Imagine you had a machine that could predict with perfect accuracy every grocery item your customer was going to buy next week. It would tell you about the bananas and the yogurt, the pulp-free orange juice and the organic granola bars. It would tell you about the favourite hot sauce and the detergent that was running low and the cocoa for the birthday cake. It would not tell you where these things would be purchased, mind you. It might be with you or it might be with your competitor. Or, most likely, a mix. But you could rest assured the customer would purchase each of these things at some point in the next seven days. If you had such a machine, would you know what to do with it?
This machine is a fantasy, of course. Needs change. Surprises happen. Spur of the moment decisions are made. But the truth is that with advances in big data and the power of predictive analytics, many retailers – especially high frequency retailers like drug and grocery stores – can predict what customers will buy with a surprising degree of accuracy.

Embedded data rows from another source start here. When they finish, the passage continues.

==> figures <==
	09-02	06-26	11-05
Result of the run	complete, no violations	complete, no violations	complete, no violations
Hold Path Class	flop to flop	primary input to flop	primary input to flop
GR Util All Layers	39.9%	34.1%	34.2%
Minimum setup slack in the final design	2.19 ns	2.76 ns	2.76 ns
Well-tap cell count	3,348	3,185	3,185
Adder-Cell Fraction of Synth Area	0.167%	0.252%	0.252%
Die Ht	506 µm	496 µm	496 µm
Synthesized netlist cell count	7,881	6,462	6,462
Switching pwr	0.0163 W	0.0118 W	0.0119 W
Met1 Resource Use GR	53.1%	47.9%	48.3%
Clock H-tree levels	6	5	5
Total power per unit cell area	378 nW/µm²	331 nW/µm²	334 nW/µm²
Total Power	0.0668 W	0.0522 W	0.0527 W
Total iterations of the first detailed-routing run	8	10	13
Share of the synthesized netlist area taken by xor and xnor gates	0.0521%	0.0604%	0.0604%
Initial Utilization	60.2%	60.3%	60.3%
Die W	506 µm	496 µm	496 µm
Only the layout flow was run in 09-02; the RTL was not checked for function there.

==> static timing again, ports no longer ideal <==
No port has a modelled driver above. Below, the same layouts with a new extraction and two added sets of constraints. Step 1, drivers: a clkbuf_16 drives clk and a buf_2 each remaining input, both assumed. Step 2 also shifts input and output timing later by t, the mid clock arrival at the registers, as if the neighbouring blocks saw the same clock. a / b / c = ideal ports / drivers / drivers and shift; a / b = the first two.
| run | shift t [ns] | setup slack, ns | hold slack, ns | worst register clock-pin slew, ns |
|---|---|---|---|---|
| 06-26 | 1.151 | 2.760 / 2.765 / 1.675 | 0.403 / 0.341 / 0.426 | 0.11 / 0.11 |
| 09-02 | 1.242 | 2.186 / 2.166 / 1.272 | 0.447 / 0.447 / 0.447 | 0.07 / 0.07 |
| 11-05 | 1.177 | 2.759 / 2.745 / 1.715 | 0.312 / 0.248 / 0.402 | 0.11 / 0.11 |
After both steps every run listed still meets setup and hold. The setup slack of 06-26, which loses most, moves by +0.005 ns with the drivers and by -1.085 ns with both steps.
Background: an optimization exercise with open tools, aiming at small area. Do not read the settings as production practice. Where RTL was checked, it was by simulation tests only, not by an equivalence proof against the original. Only the layout flow was run in run 1; the RTL was not checked for function there.

==> flow/design.v, too long to show whole: its modules and the start of the top module <==
// module pss_sample_window: 14 lines
// module pss_correlator_lane: 745 lines
// module pss_fa: 10 lines
// module pss_ha: 9 lines
// module pss_nid2_decider: 27 lines
// module pss_detector: 71 lines
module pss_detector (
    input  logic        clk_i,
    input  logic        reset_ni,
    input  logic [15:0] sample_i,           
    input  logic        sample_valid_i,
    input  logic [1:0]  mode_i,             
    input  logic [1:0]  requested_nid2_i,
    output logic [2:0]  result_o            
);
  // ...
==> flow/run.sh <==
#!/bin/bash
# synth_recipe.tcl (not shown) runs the flow's synth.tcl, then flattens the netlist and writes it again
# the make line also repeats each setting of config.mk as NAME=value (left out here)
make -C /OpenROAD-flow-scripts/flow DESIGN_CONFIG=/design/flow/config.mk WORK_HOME=/design/flow/orfs CLKGATE_MAP_FILE= SYNTH_SCRIPT=/design/flow/synth_recipe.tcl finish
==> flow/config.mk <==
export PLATFORM = sky130hd
export DESIGN_NAME = pss_detector
export DESIGN_NICKNAME = pss_detector
export VERILOG_FILES = /design/flow/design.v
export SDC_FILE = /design/flow/constraint.sdc
export NUM_CORES = 4
export LEC_CHECK = 0
export CAP_MARGIN = 20
export CORE_MARGIN = 2
export CORE_UTILIZATION = 75
export CTS_BUF_LIST = sky130_fd_sc_hd__clkbuf_4 sky130_fd_sc_hd__clkbuf_8
export SLEW_MARGIN = 20
export SYNTH_HIERARCHICAL = 1
==> flow/constraint.sdc <==
create_clock -name core_clock -period 11.0 [get_ports {clk_i}]
set_input_delay 2.2000 -clock core_clock [delete_from_list [all_inputs] [get_ports {clk_i}]]
set_output_delay 2.2000 -clock core_clock [all_outputs]
set_load 0.01 [all_outputs]
From an optimization exercise on the open Yosys and OpenROAD flow, aimed at small area and a short achievable clock period; shortcuts taken in it are not production practice.
Only simulation tests tie the RTL to the original design; equivalence was not proved.

## run.sh

```bash
#!/bin/bash
# synth_recipe.tcl (not shown) runs the flow's synth.tcl, then flattens the netlist and writes it again
# the make line also repeats each setting of config.mk as NAME=value (left out here)
make -C /OpenROAD-flow-scripts/flow DESIGN_CONFIG=/design/flow/config.mk WORK_HOME=/design/flow/orfs CLKGATE_MAP_FILE= SYNTH_SCRIPT=/design/flow/synth_recipe.tcl finish
```

## config.mk

```make
export PLATFORM = sky130hd
export DESIGN_NAME = sfp_row_norm
export DESIGN_NICKNAME = sfp_row_norm
export VERILOG_FILES = /design/flow/design.v
export SDC_FILE = /design/flow/constraint.sdc
export NUM_CORES = 4
export LEC_CHECK = 0
export ABC_AREA = 1
export CAP_MARGIN = 20
export CORE_MARGIN = 2
export CORE_UTILIZATION = 50
export SLEW_MARGIN = 20
export SYNTH_HIERARCHICAL = 1
```

## constraint.sdc

```tcl
create_clock -name core_clock -period 75.0 [get_ports {clk}]
set_input_delay 15.0000 -clock core_clock [delete_from_list [all_inputs] [get_ports {clk}]]
set_output_delay 15.0000 -clock core_clock [all_outputs]
set_load 0.01 [all_outputs]
```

But knowing what a customer is likely to do is not enough. The real secret is in knowing how to leverage that information. Faced with the question of how to use retail analytics for relationship marketing, the retailers we talk to tend to default to one of two basic approaches. The first is to send customers offers on the things they buy most. Imagine a list of every item the store sells, ranked for an individual customer from the item she is most likely to buy down to the product she is least likely to buy. This approach says we should give her discounts on the items at the top of the list. This will build loyalty, drive trips to the store, and help retain her as a customer for the long term.
The second approach is the opposite. We should give her offers on the things she doesn’t buy…the things at the bottom of the list. This is where the incremental sales come from. After all, the thinking goes, why would we give her a reward to do what she was going to do anyway?
We want to suggest a third approach. In a previous post, we examined how retailers can leverage the long tail to give customers personalized offers on items that may not have high sales volume overall, but are important to that individual customer. We shared the surprising statistic that 90% of products are purchased by 1% or less of customers, yet together these products make up 58% of total sales.
In this post we want to expand that idea by sharing a tactic for pinpointing exactly which products in the long tail make for the best personalized offers. It is simple but powerful concept called relative relevance. It works like this: Instead of asking the question, “What product is this customer most likely to buy?”, we ask, “What product is this customer most likely to buy relative to other customers?” The chance a customer will buy a product compared to the chance an average customer will buy a product gives a relevance index that is extremely helpful in identifying the best offers.
In the example below, we see a customer’s purchase prediction score for two items. Looking at the scores in isolation, you would say that the detergent on the left (38% chance of purchasing) is the most relevant offer. But if you asked Jennifer, an offer for the protein powder on the right would actually feel much more relevant. She is seven times as likely as the average customer to buy it – it is likely something she uses, cares about, and identifies with.
The second product sits in the long tail. But so do thousands of other products. The relative relevance approach allows you to quickly identify which long tail products will be meaningful to customers. When trying to choose offers that will motivate a customer to shop at your store, this is the sweet spot.
Why it Works
There are many reasons that focusing on highly relevant long tail products is an effective strategy. Here are three of the key ones:
1. The offer feels more personalized
It is no secret that personalization in retail is here to stay. According to an Accenture study, 91% of consumers are more likely to shop with brands that provide them relevant offers and recommendations. But there is a difference between an offer that is relevant and an offer that feels relevant. The detergent in the example above is a relevant offer for Jennifer. She buys it and uses it. But it is also a very common product. It is the kind of product that is regularly featured in the flyer or in-store display. Everybody buys it, and Jennifer knows it. It is the kind of product a retailer would recommend to Jennifer whether they knew anything about her or not. The protein powder, on the other hand, is unmistakably personalized. This builds an emotional connection with the customer in the way an offer for a popular mainstream brand simply cannot.
2. The offer has greater perceived value
Precisely because niche items have lower volumes, they are less likely to be prominently featured in mass promotions. Flyer pages and end caps are reserved for products that are going to drive traffic and build baskets. Specialty products don’t have that power. All this means that customers who do buy the products know that it is rarely, if ever, on sale. If soda is featured at a discount on the front page this week, and a customer doesn’t take advantage, she knows it will come around again in a few weeks. But a discount on a niche item she values is a rare opportunity, and therefore more likely to influence a purchase decision.
3. Niche items tend to have higher margins
Finally, we must note that the niche items we are talking about tend to be more economically advantageous for retailers. They are often needed or strongly desired by their customers for health, diet, religious, or other reasons. Their prices have not been driven to the bottom by fierce competition. Which means the margins are higher. Clearly, offers on niche items create a win for both retailers and customers.